The curiously recurring template pattern that David Nehme linked to in the comments might do what you're looking for. It shouldn't keep you from storing objects of the derived class together in the same container. It does look like you're implementing a doubly-linked list with automatic creation of the next item from a given one. (This would invalidate the list from that element to the end unless it is the tail.)
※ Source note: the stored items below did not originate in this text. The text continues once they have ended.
[src/rtl/cim_ctrl_pkg.sv]
// Shared types and sizing for the ping-pong CIM controller.
//   loader_state_e : weight loader states (fill standby core / standby full)
//   comp_state_e   : compute sequencer states
//   CIM_*          : geometry and latency constants
package cim_ctrl_pkg;

    localparam int unsigned CIM_ROWS     = 64;
    localparam int unsigned CIM_ROW_AW   = 6;
    localparam int unsigned CIM_STEP_W   = 8;
    localparam int unsigned CIM_PSUM_LAT = 1;
    localparam int unsigned CIM_LAT_W    = $clog2(CIM_PSUM_LAT + 1);
    localparam int unsigned CIM_PERF_W   = 32;

    typedef enum logic {
        L_FILL = 1'b0,
        L_FULL = 1'b1
    } loader_state_e;

    typedef enum logic [1:0] {
        C_IDLE  = 2'd0,
        C_RUN   = 2'd1,
        C_DRAIN = 2'd2
    } comp_state_e;

endpackage

[src/rtl/cim_row_loader.sv]
// Weight row loader: streams CIM_ROWS rows into the standby core, then holds
// until the top level swaps cores.
// Ports:
//   clk, rst_n   clock, async active-low reset
//   i_wt_valid   weight row offered on the weight bus
//   i_swap       cores swap this cycle; standby becomes empty again
//   o_wt_ready   row accepted this cycle (low during and right after reset)
//   o_stdw       standard write strobe (combinational from i_wt_valid)
//   o_std_a      row address for the write
//   o_full       standby core holds a complete weight set
module cim_row_loader
    import cim_ctrl_pkg::*;
(
    input  logic                  clk,
    input  logic                  rst_n,
    input  logic                  i_wt_valid,
    input  logic                  i_swap,
    output logic                  o_wt_ready,
    output logic                  o_stdw,
    output logic [CIM_ROW_AW-1:0] o_std_a,
    output logic                  o_full
);

    loader_state_e         r_state;
    loader_state_e         w_state_nxt;
    logic [CIM_ROW_AW-1:0] r_row_cnt;
    logic [CIM_ROW_AW-1:0] w_row_cnt_nxt;
    logic                  r_wt_ready;
    logic                  w_accept;

    assign w_accept = i_wt_valid & r_wt_ready;

    // Next-state: count accepted rows, park in L_FULL after the last one.
    always_comb begin
        w_state_nxt   = r_state;
        w_row_cnt_nxt = r_row_cnt;
        case (r_state)
            L_FILL: begin
                if (w_accept) begin
                    if (r_row_cnt == CIM_ROW_AW'(CIM_ROWS - 1)) begin
                        w_row_cnt_nxt = '0;
                        w_state_nxt   = L_FULL;
                    end else begin
                        w_row_cnt_nxt = r_row_cnt + CIM_ROW_AW'(1);
                    end
                end
            end
            L_FULL: begin
                if (i_swap) begin
                    w_state_nxt = L_FILL;
                end
            end
            default: w_state_nxt = L_FILL;
        endcase
    end

    // State register; ready is held low through reset, then tracks L_FILL.
    always_ff @(posedge clk or negedge rst_n) begin
        if (!rst_n) begin
            r_state    <= L_FILL;
            r_row_cnt  <= '0;
            r_wt_ready <= 1'b0;
        end else begin
            r_state    <= w_state_nxt;
            r_row_cnt  <= w_row_cnt_nxt;
            r_wt_ready <= (w_state_nxt == L_FILL);
        end
    end

    assign o_wt_ready = r_wt_ready;
    assign o_stdw     = w_accept;
    assign o_std_a    = r_row_cnt;
    assign o_full     = (r_state == L_FULL);

endmodule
I believe (I haven't tried it yet) you should test a dynamic_cast<>
in the overrides for getNext_noalloc()
to test the next
pointer and call the matching class's construct_impl()
.
// override in derived class
void getNext_noalloc(unsigned x, base* already_allocated_derived_object) {
derived<D1>* p1 = dynamic_cast< derived<D1> >(already_allocated_derived_object);
derived<D2>* p2 = dynamic_cast< derived<D2> >(already_allocated_derived_object);
if(p1 != NULL) {
p1->construct_impl(x, *this, *p1); // 2nd parameter should take base type
} else if(p2 != NULL) {
p2->construct_impl(x, *this, *p2); // 2nd parameter should take base type
}
}
This does assume that the two classes know about each other, so you have to have the function definitions after the classes have been declared, and if construct_impl()
is private or protected, the classes will have to be friend
s.
Using dynamic_cast<>()
should mean you don't need the CRTP after all, but you will have to check each cast to ensure it converts to the correct type.